National Research Institute of Animal Production, Krakowska 1, 32-083, Balice, Poland.
Biostatistics Group, Department of Genetics, the Wroclaw University of Environmental and Life Sciences, Kozuchowska 7, 51-631, Wroclaw, Poland.
Genet Sel Evol. 2023 Nov 23;55(1):82. doi: 10.1186/s12711-023-00856-5.

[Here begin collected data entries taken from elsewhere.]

<file path="src/rtl/rxaf_pkg.sv">
package rxaf_pkg;

    localparam int          ADDR_BYTES = 6;
    localparam int          HASH_W     = 6;
    localparam int          HASH_LSB   = 23;
    localparam int          CRC_W      = 32;
    localparam logic [31:0] CRC_POLY   = 32'h04C1_1DB7;
    localparam logic [31:0] CRC_INIT   = 32'hFFFF_FFFF;

    // Configuration register select values
    typedef enum logic [2:0] {
        REG_STA_HI   = 3'd0,
        REG_STA_MID  = 3'd1,
        REG_STA_LO   = 3'd2,
        REG_HASH_LO  = 3'd3,
        REG_HASH_HI  = 3'd4,
        REG_CTRL     = 3'd5,
        REG_WAKE_CLR = 3'd6
    } rxaf_reg_e;

    // Control word, bit 7 down to bit 0
    typedef struct packed {
        logic wake_en;
        logic pass_all;
        logic perfect_en;
        logic mc_hash_en;
        logic uc_hash_en;
        logic mc_all_en;
        logic bc_en;
        logic uc_all_en;
    } rxaf_ctrl_t;

    // Filter match vector, bit 6 down to bit 0
    typedef struct packed {
        logic any;
        logic perfect;
        logic mc_hash;
        logic uc_hash;
        logic mc_all;
        logic bc;
        logic uc_all;
    } rxaf_hits_t;

    localparam int HITS_W = $bits(rxaf_hits_t);
    localparam int CTRL_W = $bits(rxaf_ctrl_t);

    typedef enum logic [1:0] {
        CLS_UNI   = 2'd0,
        CLS_MULTI = 2'd1,
        CLS_BROAD = 2'd2
    } rxaf_class_e;

    // One byte of the CRC, bits taken least-significant first
    function automatic logic [CRC_W-1:0] crc_byte(input logic [CRC_W-1:0] c,
                                                  input logic [7:0]       d);
        logic [CRC_W-1:0] r;
        logic             fb;
        r = c;
        for (int i = 0; i < 8; i++) begin
            fb = r[CRC_W-1] ^ d[i];
            r  = {r[CRC_W-2:0], 1'b0} ^ (fb ? CRC_POLY : '0);
        end
        return r;
    endfunction

endpackage

</file>
<file path="src/rtl/rxaf_cfg.sv">
module rxaf_cfg
    import rxaf_pkg::*;
#(
    parameter int N_BYTES = ADDR_BYTES,
    parameter int IDX_W   = HASH_W
) (
    input  logic                   clk,
    input  logic                   rst,
    input  logic                   we,
    input  logic [2:0]             addr,
    input  logic [31:0]            wdata,
    input  logic                   set_valid,
    input  rxaf_hits_t             set_hits,
    output logic [N_BYTES*8-1:0]   station,
    output logic [(1<<IDX_W)-1:0]  table_bits,
    output rxaf_ctrl_t             ctrl,
    output logic [HITS_W-1:0]      wake
);
    localparam int TBL_BITS = 1 << IDX_W;
    localparam int STA_BITS = N_BYTES * 8;

    rxaf_reg_e          sel;
    logic [HITS_W-1:0]  clr_mask;
    logic [HITS_W-1:0]  set_mask;

    always_comb begin
        sel      = rxaf_reg_e'(addr);
        clr_mask = (we && sel == REG_WAKE_CLR) ? wdata[HITS_W-1:0] : '0;
        set_mask = (set_valid && ctrl.wake_en && set_hits.any) ? set_hits : '0;
    end

    always_ff @(posedge clk) begin
        if (rst) begin
            station    <= '0;
            table_bits <= '0;
            ctrl       <= '0;
        end else if (we) begin
            unique case (sel)
                REG_STA_HI:  station[STA_BITS-1 -: 16]   <= wdata[15:0];
                REG_STA_MID: station[STA_BITS-17 -: 16]  <= wdata[15:0];
                REG_STA_LO:  station[15:0]               <= wdata[15:0];
                REG_HASH_LO: table_bits[31:0]            <= wdata;
                REG_HASH_HI: table_bits[TBL_BITS-1 -: 32] <= wdata;
                REG_CTRL:    ctrl                        <= rxaf_ctrl_t'(wdata[CTRL_W-1:0]);
                default: ;
            endcase
        end
    end

    // Sticky wake flags: set wins over a coincident clear
    always_ff @(posedge clk) begin
        if (rst) wake <= '0;
        else     wake <= (wake & ~clr_mask) | set_mask;
    end

endmodule

</file>
<file path="src/rtl/rxaf_capture.sv">
module rxaf_capture
    import rxaf_pkg::*;
#(
    parameter int N_BYTES = ADDR_BYTES,
    parameter int IDX_W   = HASH_W,
    parameter int IDX_LSB = HASH_LSB
) (
    input  logic                  clk,
    input  logic                  rst,
    input  logic                  rx_valid,
    input  logic                  rx_sof,
    input  logic [7:0]            rx_byte,
    output logic                  done,
    output logic [N_BYTES*8-1:0]  addr_full,
    output logic [IDX_W-1:0]      hash_idx
);
    localparam int CNT_W = $clog2(N_BYTES + 1);

    logic [CNT_W-1:0]     cnt_q;
    logic                 active_q;
    logic [CRC_W-1:0]     crc_q;
    logic [N_BYTES*8-1:0] addr_q;

    logic [CNT_W-1:0]     idx;
    logic                 take;
    logic [CRC_W-1:0]     crc_nx;

    always_comb begin
        idx       = rx_sof ? '0 : cnt_q;
        take      = rx_valid && (rx_sof || active_q);
        crc_nx    = crc_byte(rx_sof ? CRC_INIT : crc_q, rx_byte);
        addr_full = addr_q;
        addr_full[idx*8 +: 8] = rx_byte;
        done      = take && (idx == CNT_W'(N_BYTES - 1));
        hash_idx  = crc_nx[IDX_LSB +: IDX_W];
    end

    always_ff @(posedge clk) begin
        if (rst) begin
            cnt_q    <= '0;
            active_q <= 1'b0;
            crc_q    <= CRC_INIT;
            addr_q   <= '0;
        end else if (take) begin
            cnt_q    <= idx + 1'b1;
            active_q <= !done;
            crc_q    <= crc_nx;
            addr_q   <= addr_full;
        end
    end

endmodule

</file>
<file path="src/rtl/rxaf_decide.sv">
module rxaf_decide
    import rxaf_pkg::*;
#(
    parameter int N_BYTES = ADDR_BYTES,
    parameter int IDX_W   = HASH_W
) (
    input  logic [N_BYTES*8-1:0]  addr,
    input  logic [IDX_W-1:0]      hash_idx,
    input  logic [N_BYTES*8-1:0]  station,
    input  logic [(1<<IDX_W)-1:0] table_bits,
    input  rxaf_ctrl_t            ctrl,
    output rxaf_hits_t            hits,
    output logic                  accept
);
    logic [N_BYTES-1:0] byte_eq;
    rxaf_class_e        cls;
    logic               hash_hit;

    for (genvar g = 0; g < N_BYTES; g++) begin : g_cmp
        assign byte_eq[g] = (addr[g*8 +: 8] == station[g*8 +: 8]);
    end

    always_comb begin
        if (&addr)        cls = CLS_BROAD;
        else if (addr[0]) cls = CLS_MULTI;
        else              cls = CLS_UNI;

        hash_hit = table_bits[hash_idx];

        hits.uc_all  = ctrl.uc_all_en  && cls == CLS_UNI;
        hits.bc      = ctrl.bc_en      && cls == CLS_BROAD;
        hits.mc_all  = ctrl.mc_all_en  && cls == CLS_MULTI;
        hits.uc_hash = ctrl.uc_hash_en && cls == CLS_UNI   && hash_hit;
        hits.mc_hash = ctrl.mc_hash_en && cls == CLS_MULTI && hash_hit;
        hits.perfect = ctrl.perfect_en && (&byte_eq);
        hits.any     = hits.uc_all | hits.bc | hits.mc_all |
                       hits.uc_hash | hits.mc_hash | hits.perfect;
        accept       = ctrl.pass_all || hits.any;
    end

endmodule

</file>
<file path="src/rtl/rx_addr_filter.sv">
module rx_addr_filter
    import rxaf_pkg::*;
#(
    parameter int N_BYTES = ADDR_BYTES,
    parameter int IDX_W   = HASH_W,
    parameter int IDX_LSB = HASH_LSB
) (
    input  logic              clk,
    input  logic              rst,
    input  logic              cfg_we,
    input  logic [2:0]        cfg_addr,
    input  logic [31:0]       cfg_wdata,
    input  logic              rx_valid,
    input  logic              rx_sof,
    input  logic [7:0]        rx_byte,
    output logic              res_valid,
    output logic              res_accept,
    output logic              res_reject,
    output logic [HITS_W-1:0] wake_flags
);
    localparam int A_BITS   = N_BYTES * 8;
    localparam int TBL_BITS = 1 << IDX_W;

    logic                done;
    logic [A_BITS-1:0]   addr_full;
    logic [IDX_W-1:0]    hash_idx;
    logic [A_BITS-1:0]   station;
    logic [TBL_BITS-1:0] table_bits;
    rxaf_ctrl_t          ctrl;
    rxaf_hits_t          hits;
    logic                accept_c;
    logic                valid_q;
    logic                accept_q;

    rxaf_capture #(.N_BYTES(N_BYTES), .IDX_W(IDX_W), .IDX_LSB(IDX_LSB)) u_cap (
        .clk       (clk),
        .rst       (rst),
        .rx_valid  (rx_valid),
        .rx_sof    (rx_sof),
        .rx_byte   (rx_byte),
        .done      (done),
        .addr_full (addr_full),
        .hash_idx  (hash_idx)
    );

    rxaf_decide #(.N_BYTES(N_BYTES), .IDX_W(IDX_W)) u_dec (
        .addr       (addr_full),
        .hash_idx   (hash_idx),
        .station    (station),
        .table_bits (table_bits),
        .ctrl       (ctrl),
        .hits       (hits),
        .accept     (accept_c)
    );

    rxaf_cfg #(.N_BYTES(N_BYTES), .IDX_W(IDX_W)) u_cfg (
        .clk        (clk),
        .rst        (rst),
        .we         (cfg_we),
        .addr       (cfg_addr),
        .wdata      (cfg_wdata),
        .set_valid  (done),
        .set_hits   (hits),
        .station    (station),
        .table_bits (table_bits),
        .ctrl       (ctrl),
        .wake       (wake_flags)
    );

    always_ff @(posedge clk) begin
        if (rst) begin
            valid_q  <= 1'b0;
            accept_q <= 1'b0;
        end else begin
            valid_q  <= done;
            accept_q <= done && accept_c;
        end
    end

    assign res_valid  = valid_q;
    assign res_accept = valid_q &&  accept_q;
    assign res_reject = valid_q && !accept_q;

endmodule

</file>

The single-step model is becoming increasingly popular for national genetic evaluations of dairy cattle due to the benefits that it offers such as joint breeding value estimation for genotyped and ungenotyped animals. However, the complexity of the model due to a large number of correlated effects can lead to significant computational challenges, especially in terms of accuracy and efficiency of the preconditioned conjugate gradient method used for the estimation. The aim of this study was to investigate the effect of pedigree depth on the model's overall convergence rate as well as on the convergence of different components of the model, in the context of the single-step single nucleotide polymorphism best linear unbiased prediction (SNP-BLUP) model.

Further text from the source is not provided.